Brief:
The expected output is a verbatim reprint of the lines from the beginning of the data that follows through the line that contains "clkdlybuf4s50_1 0.49, inv_1".

*** Begin section ***

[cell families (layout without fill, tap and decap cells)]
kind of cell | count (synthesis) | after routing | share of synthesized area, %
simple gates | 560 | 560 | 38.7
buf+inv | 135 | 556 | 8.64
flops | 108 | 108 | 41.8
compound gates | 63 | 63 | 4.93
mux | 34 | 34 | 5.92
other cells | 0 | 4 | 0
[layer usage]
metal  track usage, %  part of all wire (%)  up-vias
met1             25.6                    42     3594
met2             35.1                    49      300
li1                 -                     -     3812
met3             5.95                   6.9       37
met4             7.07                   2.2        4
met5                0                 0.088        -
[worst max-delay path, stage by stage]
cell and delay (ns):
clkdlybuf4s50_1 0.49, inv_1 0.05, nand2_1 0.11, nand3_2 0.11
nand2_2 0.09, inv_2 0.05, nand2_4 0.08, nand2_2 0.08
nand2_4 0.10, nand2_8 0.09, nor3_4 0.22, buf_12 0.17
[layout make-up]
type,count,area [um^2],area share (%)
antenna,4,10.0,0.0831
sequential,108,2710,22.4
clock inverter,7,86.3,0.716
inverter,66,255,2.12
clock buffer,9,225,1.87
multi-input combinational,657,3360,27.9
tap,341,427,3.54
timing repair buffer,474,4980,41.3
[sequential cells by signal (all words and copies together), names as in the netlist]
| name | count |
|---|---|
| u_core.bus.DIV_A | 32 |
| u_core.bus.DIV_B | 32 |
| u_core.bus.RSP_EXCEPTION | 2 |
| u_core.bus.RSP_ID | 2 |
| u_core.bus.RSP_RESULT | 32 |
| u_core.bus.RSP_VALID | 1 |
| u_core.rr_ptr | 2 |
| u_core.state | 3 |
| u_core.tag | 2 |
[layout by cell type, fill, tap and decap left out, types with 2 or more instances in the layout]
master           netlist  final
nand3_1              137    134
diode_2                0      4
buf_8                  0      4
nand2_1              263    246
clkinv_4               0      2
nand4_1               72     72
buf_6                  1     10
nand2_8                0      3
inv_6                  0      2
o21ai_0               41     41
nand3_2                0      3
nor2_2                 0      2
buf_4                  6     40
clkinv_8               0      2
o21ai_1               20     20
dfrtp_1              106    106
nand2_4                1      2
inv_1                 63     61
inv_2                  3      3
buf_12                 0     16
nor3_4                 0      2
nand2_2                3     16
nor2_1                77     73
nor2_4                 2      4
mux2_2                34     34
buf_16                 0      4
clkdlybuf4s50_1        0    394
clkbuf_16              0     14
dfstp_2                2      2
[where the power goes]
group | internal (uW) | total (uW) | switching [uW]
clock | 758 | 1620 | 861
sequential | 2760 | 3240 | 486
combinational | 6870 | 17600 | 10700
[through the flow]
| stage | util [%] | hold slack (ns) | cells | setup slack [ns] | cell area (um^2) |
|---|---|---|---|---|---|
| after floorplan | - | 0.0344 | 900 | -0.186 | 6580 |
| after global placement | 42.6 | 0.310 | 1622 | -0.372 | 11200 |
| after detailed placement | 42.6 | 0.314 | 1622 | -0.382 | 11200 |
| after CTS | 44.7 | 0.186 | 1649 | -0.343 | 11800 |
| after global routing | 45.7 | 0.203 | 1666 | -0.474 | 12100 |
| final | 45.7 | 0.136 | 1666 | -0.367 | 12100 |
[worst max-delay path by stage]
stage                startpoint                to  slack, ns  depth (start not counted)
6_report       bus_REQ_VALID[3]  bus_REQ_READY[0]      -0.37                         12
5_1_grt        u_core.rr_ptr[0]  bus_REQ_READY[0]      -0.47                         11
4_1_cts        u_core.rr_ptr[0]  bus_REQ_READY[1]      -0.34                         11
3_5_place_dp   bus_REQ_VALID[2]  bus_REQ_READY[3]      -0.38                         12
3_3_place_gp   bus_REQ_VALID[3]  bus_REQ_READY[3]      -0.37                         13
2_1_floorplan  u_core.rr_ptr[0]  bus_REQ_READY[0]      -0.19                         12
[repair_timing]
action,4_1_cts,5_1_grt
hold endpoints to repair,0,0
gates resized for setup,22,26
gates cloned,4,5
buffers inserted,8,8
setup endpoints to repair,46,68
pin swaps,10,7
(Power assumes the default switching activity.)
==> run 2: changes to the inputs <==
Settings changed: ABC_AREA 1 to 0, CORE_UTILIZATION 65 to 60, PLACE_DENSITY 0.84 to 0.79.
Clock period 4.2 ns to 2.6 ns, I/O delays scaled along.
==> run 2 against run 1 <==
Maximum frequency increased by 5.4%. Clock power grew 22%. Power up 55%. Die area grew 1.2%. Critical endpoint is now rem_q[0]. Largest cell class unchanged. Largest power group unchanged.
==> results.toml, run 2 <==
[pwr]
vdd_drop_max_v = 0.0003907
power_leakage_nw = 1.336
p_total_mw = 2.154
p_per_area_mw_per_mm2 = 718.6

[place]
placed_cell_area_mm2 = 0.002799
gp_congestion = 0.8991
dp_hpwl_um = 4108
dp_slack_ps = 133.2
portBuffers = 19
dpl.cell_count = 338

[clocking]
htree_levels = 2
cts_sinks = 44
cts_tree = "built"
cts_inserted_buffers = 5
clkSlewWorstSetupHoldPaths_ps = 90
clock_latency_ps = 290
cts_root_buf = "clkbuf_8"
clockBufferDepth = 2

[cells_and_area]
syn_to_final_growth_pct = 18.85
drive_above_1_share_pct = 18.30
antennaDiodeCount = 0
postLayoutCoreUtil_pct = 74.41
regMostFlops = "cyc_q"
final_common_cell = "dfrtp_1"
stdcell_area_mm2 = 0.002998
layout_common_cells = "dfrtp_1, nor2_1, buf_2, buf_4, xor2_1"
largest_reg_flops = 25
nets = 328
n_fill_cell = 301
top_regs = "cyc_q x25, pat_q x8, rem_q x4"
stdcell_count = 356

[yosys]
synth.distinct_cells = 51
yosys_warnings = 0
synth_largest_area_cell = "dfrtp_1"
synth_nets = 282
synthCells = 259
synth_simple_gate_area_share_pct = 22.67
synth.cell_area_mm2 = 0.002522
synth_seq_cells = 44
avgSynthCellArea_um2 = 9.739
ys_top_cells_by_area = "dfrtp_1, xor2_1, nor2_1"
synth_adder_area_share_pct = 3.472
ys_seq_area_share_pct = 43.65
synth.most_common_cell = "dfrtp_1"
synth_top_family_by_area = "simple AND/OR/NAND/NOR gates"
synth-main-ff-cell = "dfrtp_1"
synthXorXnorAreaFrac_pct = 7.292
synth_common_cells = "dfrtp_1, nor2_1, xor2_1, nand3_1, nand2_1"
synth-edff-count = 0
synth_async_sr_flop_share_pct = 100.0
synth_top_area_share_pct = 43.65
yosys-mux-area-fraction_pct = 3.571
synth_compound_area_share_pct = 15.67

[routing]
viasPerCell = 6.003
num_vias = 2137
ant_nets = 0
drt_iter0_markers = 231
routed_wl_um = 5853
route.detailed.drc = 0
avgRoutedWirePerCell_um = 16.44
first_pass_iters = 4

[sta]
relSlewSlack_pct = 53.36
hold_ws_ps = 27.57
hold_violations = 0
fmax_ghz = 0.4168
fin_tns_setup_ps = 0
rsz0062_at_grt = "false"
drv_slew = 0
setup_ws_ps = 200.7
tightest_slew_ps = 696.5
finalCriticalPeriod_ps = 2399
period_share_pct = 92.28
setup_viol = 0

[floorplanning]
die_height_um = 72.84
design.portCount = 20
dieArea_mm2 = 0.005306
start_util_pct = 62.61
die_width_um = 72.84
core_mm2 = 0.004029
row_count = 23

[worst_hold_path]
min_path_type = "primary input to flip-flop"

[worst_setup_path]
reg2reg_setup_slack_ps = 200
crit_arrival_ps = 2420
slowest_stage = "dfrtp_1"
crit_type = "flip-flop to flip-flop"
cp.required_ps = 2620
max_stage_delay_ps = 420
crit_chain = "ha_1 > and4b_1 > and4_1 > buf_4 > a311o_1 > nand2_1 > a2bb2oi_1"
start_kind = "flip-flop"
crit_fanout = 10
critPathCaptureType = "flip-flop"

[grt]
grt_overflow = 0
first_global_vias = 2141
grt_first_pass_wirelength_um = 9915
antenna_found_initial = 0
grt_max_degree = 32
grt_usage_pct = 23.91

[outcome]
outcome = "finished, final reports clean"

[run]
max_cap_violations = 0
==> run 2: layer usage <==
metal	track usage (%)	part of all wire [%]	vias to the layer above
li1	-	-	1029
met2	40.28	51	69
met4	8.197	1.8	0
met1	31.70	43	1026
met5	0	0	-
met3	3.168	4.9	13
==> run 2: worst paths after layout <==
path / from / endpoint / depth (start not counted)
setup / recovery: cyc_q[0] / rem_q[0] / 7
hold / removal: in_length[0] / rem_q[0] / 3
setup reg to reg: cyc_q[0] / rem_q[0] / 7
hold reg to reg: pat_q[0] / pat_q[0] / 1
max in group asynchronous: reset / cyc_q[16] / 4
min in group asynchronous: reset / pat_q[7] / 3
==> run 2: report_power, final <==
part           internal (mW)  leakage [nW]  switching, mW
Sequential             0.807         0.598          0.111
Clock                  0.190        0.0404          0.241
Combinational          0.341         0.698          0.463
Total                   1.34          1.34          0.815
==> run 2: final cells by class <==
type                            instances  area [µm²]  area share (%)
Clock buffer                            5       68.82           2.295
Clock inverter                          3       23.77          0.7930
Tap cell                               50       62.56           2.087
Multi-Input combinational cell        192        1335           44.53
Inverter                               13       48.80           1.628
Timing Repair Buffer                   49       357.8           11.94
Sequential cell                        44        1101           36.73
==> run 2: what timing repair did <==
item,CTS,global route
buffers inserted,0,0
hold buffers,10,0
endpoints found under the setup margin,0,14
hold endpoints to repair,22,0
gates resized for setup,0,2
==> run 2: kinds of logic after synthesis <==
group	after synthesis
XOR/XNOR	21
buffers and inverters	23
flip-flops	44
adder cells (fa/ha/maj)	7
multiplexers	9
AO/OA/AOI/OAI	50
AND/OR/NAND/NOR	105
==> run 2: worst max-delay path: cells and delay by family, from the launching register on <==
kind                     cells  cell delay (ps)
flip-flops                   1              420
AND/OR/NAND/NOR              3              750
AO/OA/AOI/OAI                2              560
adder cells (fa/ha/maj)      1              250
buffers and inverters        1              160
### config.mk
export PLATFORM = sky130hd
export DESIGN_NAME = pipe_hazard_ctrl
export DESIGN_NICKNAME = d
export VERILOG_FILES = /design/src/rtl/pipe_hazard_ctrl.sv
export SDC_FILE = /design/constraint.sdc
export NUM_CORES = 1
export LEC_CHECK = 0
export ABC_CLOCK_PERIOD_IN_PS = 1700
export BUFFER_PORTS_ARGS = -buffer_cell sky130_fd_sc_hd__buf_2
export CAP_MARGIN = 20
export CORE_MARGIN = 2
export CORE_UTILIZATION = 40
export CTS_BUF_LIST = sky130_fd_sc_hd__clkbuf_2 sky130_fd_sc_hd__clkbuf_4 sky130_fd_sc_hd__clkbuf_8
export DETAILED_ROUTE_END_ITERATION = 6
export GPL_ROUTABILITY_DRIVEN = 0
export PLACE_DENSITY = 0.8
export SLEW_MARGIN = 20
export SYNTH_ARGS = -nofsm -noshare
export SYNTH_HDL_FRONTEND = slang
export SYNTH_SLANG_ARGS = --single-unit
### constraint.sdc
create_clock -name clk -period 1.7 [get_ports clk]
set_clock_uncertainty 0.1 [all_clocks]
set_input_delay 0.255 -clock clk [delete_from_list [all_inputs] [get_ports clk]]
set_output_delay 0.255 -clock clk [all_outputs]
set_load 0.01 [all_outputs]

*** End section ***

Solution for this problem:
[cell families (layout without fill, tap and decap cells)]
kind of cell | count (synthesis) | after routing | share of synthesized area, %
simple gates | 560 | 560 | 38.7
buf+inv | 135 | 556 | 8.64
flops | 108 | 108 | 41.8
compound gates | 63 | 63 | 4.93
mux | 34 | 34 | 5.92
other cells | 0 | 4 | 0
[layer usage]
metal  track usage, %  part of all wire (%)  up-vias
met1             25.6                    42     3594
met2             35.1                    49      300
li1                 -                     -     3812
met3             5.95                   6.9       37
met4             7.07                   2.2        4
met5                0                 0.088        -
[worst max-delay path, stage by stage]
cell and delay (ns):
clkdlybuf4s50_1 0.49, inv_1 0.05, nand2_1 0.11, nand3_2 0.11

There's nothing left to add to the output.